* _Work instruction_
Among the entries below, find the line with "Crit path time final ... about 5.6 ns", then quote it and each following line up to and including the line with "Count of nets", and nothing else.
───── Record excerpts ─────
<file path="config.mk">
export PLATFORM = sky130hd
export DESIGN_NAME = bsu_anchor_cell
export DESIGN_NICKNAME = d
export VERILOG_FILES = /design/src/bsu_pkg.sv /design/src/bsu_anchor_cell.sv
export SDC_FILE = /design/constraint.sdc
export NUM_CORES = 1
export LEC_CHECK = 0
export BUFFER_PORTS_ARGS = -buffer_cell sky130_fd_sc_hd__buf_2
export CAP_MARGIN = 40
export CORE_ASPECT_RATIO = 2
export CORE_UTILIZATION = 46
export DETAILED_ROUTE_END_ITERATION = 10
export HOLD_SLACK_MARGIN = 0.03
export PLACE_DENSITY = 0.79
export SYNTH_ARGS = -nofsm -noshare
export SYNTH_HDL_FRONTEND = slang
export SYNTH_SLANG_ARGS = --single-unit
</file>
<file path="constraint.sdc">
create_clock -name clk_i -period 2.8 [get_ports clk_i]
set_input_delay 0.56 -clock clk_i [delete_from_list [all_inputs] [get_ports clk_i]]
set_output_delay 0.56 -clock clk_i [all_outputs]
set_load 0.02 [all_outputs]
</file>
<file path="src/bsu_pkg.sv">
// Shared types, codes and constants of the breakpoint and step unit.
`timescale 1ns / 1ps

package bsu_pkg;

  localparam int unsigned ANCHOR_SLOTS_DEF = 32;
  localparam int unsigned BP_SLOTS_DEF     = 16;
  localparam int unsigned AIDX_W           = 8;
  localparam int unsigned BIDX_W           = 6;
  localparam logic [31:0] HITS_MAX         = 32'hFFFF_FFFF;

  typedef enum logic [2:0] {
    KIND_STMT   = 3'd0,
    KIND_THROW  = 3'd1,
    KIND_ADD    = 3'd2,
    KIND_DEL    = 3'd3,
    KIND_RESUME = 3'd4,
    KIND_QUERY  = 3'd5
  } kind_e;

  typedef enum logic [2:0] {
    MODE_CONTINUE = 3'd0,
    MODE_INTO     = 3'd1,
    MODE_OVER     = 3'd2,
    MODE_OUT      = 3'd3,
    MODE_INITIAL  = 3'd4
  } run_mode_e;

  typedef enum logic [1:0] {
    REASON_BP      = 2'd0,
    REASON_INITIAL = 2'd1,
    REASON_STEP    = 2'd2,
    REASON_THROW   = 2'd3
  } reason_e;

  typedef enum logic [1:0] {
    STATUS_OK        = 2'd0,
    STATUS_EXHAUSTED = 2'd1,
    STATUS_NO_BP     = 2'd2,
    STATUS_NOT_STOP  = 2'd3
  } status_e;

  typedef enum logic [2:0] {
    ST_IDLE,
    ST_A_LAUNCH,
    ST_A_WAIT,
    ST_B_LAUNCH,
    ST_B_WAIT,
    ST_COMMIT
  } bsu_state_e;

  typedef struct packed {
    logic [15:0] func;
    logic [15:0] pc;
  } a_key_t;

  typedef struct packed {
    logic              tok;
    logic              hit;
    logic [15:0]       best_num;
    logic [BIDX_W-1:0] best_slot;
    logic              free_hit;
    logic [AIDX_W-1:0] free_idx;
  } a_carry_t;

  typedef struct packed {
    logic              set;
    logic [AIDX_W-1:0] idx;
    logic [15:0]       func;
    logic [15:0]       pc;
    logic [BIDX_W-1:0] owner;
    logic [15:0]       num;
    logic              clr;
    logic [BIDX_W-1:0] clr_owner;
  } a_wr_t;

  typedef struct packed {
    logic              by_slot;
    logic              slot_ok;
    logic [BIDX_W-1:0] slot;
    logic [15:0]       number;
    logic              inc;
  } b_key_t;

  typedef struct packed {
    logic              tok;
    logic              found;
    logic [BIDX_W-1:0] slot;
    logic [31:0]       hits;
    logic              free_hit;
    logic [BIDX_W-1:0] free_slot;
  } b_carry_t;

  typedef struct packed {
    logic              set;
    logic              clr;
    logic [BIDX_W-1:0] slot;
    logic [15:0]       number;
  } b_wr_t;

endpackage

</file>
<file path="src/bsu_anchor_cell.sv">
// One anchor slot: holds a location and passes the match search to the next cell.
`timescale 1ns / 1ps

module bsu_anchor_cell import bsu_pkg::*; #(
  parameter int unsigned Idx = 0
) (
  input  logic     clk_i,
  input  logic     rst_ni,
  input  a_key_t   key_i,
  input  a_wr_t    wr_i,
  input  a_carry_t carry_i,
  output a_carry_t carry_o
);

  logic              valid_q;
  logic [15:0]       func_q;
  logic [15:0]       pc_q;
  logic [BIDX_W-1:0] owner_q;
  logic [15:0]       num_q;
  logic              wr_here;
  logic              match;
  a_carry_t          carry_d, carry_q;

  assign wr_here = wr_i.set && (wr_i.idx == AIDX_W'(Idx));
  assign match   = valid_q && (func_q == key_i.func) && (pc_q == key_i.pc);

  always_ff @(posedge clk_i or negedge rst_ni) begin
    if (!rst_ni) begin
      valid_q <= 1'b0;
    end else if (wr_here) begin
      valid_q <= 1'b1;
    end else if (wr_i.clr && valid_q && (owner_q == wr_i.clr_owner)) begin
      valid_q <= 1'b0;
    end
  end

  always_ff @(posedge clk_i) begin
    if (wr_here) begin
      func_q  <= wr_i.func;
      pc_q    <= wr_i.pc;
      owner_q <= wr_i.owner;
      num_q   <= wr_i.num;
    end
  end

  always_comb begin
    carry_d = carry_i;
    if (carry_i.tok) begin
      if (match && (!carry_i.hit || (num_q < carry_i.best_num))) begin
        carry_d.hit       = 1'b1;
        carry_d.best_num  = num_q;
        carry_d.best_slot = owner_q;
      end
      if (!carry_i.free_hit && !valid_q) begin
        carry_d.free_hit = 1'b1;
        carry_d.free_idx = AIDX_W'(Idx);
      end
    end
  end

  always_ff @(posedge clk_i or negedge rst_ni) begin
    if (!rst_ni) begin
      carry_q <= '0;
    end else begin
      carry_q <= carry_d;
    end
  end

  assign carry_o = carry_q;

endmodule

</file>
─────
───── Record excerpts ─────
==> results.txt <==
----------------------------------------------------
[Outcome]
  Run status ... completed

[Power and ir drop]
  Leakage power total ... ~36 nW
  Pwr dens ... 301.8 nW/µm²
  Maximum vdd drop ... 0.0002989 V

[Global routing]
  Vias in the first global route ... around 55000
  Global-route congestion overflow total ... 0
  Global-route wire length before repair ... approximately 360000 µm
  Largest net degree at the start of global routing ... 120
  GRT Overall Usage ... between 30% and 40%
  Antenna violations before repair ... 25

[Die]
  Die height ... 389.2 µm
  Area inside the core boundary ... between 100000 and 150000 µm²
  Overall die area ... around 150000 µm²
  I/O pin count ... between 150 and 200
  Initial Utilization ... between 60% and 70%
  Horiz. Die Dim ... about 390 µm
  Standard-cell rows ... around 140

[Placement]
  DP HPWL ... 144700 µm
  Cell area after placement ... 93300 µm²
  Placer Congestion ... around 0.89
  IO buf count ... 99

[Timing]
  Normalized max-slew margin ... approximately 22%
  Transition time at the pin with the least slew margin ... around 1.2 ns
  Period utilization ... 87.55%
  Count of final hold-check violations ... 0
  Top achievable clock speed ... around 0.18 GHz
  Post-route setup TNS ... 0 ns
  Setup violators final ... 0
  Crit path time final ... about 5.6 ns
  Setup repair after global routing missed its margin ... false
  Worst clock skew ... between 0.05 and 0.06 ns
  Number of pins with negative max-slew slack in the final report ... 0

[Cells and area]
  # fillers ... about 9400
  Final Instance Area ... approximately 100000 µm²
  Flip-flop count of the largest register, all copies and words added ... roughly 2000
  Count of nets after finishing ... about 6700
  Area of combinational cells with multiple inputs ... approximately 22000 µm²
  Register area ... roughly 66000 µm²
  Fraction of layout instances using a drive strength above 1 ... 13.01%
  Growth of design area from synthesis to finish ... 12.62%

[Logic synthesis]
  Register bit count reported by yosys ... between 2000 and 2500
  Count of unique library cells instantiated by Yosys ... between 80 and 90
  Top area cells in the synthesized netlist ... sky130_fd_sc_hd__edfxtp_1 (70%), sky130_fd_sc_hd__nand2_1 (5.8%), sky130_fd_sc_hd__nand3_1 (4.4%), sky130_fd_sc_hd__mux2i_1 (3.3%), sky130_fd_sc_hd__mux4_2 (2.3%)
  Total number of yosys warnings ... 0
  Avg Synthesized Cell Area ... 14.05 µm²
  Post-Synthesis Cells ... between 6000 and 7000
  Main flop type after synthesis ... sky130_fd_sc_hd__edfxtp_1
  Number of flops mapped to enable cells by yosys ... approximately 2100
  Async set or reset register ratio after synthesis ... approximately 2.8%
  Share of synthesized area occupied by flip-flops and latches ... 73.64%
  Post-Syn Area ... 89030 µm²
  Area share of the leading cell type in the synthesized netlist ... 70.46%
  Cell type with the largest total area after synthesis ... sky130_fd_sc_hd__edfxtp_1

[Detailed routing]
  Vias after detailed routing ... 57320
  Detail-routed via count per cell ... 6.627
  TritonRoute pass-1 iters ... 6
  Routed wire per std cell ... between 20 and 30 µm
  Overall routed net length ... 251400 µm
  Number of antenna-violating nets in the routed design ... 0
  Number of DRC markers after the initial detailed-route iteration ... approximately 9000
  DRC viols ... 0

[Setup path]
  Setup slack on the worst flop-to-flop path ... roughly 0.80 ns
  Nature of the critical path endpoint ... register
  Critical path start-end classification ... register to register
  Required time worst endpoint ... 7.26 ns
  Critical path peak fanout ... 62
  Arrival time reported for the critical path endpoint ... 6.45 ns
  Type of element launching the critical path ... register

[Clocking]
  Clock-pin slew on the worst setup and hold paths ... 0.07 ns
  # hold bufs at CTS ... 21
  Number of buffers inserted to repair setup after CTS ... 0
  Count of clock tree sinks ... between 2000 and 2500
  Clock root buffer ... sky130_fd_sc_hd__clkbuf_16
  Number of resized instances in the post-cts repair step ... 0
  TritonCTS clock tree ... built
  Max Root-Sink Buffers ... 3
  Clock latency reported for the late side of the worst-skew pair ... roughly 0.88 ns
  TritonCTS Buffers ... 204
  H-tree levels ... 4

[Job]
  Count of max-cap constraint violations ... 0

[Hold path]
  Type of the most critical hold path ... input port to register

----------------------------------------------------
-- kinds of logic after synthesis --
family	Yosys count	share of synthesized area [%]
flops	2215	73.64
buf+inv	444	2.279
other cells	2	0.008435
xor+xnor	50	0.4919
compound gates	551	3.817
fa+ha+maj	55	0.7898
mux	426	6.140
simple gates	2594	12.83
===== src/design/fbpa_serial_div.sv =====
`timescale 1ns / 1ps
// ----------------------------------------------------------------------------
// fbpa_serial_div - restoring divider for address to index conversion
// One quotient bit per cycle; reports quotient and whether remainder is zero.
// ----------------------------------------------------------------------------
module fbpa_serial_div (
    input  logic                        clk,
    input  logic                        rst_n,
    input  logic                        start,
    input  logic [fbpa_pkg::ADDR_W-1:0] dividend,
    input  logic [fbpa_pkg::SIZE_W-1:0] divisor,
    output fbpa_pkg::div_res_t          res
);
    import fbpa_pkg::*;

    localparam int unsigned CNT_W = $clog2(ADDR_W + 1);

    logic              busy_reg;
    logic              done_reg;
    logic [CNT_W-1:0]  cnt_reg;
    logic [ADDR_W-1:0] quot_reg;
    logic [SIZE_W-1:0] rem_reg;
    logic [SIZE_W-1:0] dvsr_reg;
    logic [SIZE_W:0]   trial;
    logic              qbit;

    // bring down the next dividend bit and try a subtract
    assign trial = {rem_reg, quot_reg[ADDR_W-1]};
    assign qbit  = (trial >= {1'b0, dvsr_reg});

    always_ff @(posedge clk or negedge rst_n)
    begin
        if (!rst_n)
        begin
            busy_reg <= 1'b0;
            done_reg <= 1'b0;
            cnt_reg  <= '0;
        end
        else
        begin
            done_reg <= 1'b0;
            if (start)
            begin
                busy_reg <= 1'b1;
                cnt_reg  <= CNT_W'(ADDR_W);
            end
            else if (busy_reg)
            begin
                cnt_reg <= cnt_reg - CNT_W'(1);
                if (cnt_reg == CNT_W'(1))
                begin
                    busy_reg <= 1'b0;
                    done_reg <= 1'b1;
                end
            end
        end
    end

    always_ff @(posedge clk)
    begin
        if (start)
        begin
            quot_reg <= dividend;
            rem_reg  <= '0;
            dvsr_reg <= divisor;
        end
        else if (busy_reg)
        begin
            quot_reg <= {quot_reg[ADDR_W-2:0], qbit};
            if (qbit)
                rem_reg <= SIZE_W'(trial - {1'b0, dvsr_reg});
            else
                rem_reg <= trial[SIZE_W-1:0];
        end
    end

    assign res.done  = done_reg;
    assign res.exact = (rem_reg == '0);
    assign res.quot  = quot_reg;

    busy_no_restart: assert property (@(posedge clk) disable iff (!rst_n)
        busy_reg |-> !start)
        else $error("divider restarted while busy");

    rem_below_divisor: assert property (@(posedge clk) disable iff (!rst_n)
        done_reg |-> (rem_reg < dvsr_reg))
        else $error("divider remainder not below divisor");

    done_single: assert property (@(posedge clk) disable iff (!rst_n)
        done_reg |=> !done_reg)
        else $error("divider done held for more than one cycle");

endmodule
─────
* _Task output_
  Crit path time final ... about 5.6 ns
  Setup repair after global routing missed its margin ... false
  Worst clock skew ... between 0.05 and 0.06 ns
  Number of pins with negative max-slew slack in the final report ... 0

[Cells and area]
  # fillers ... about 9400
  Final Instance Area ... approximately 100000 µm²
  Flip-flop count of the largest register, all copies and words added ... roughly 2000
  Count of nets after finishing ... about 6700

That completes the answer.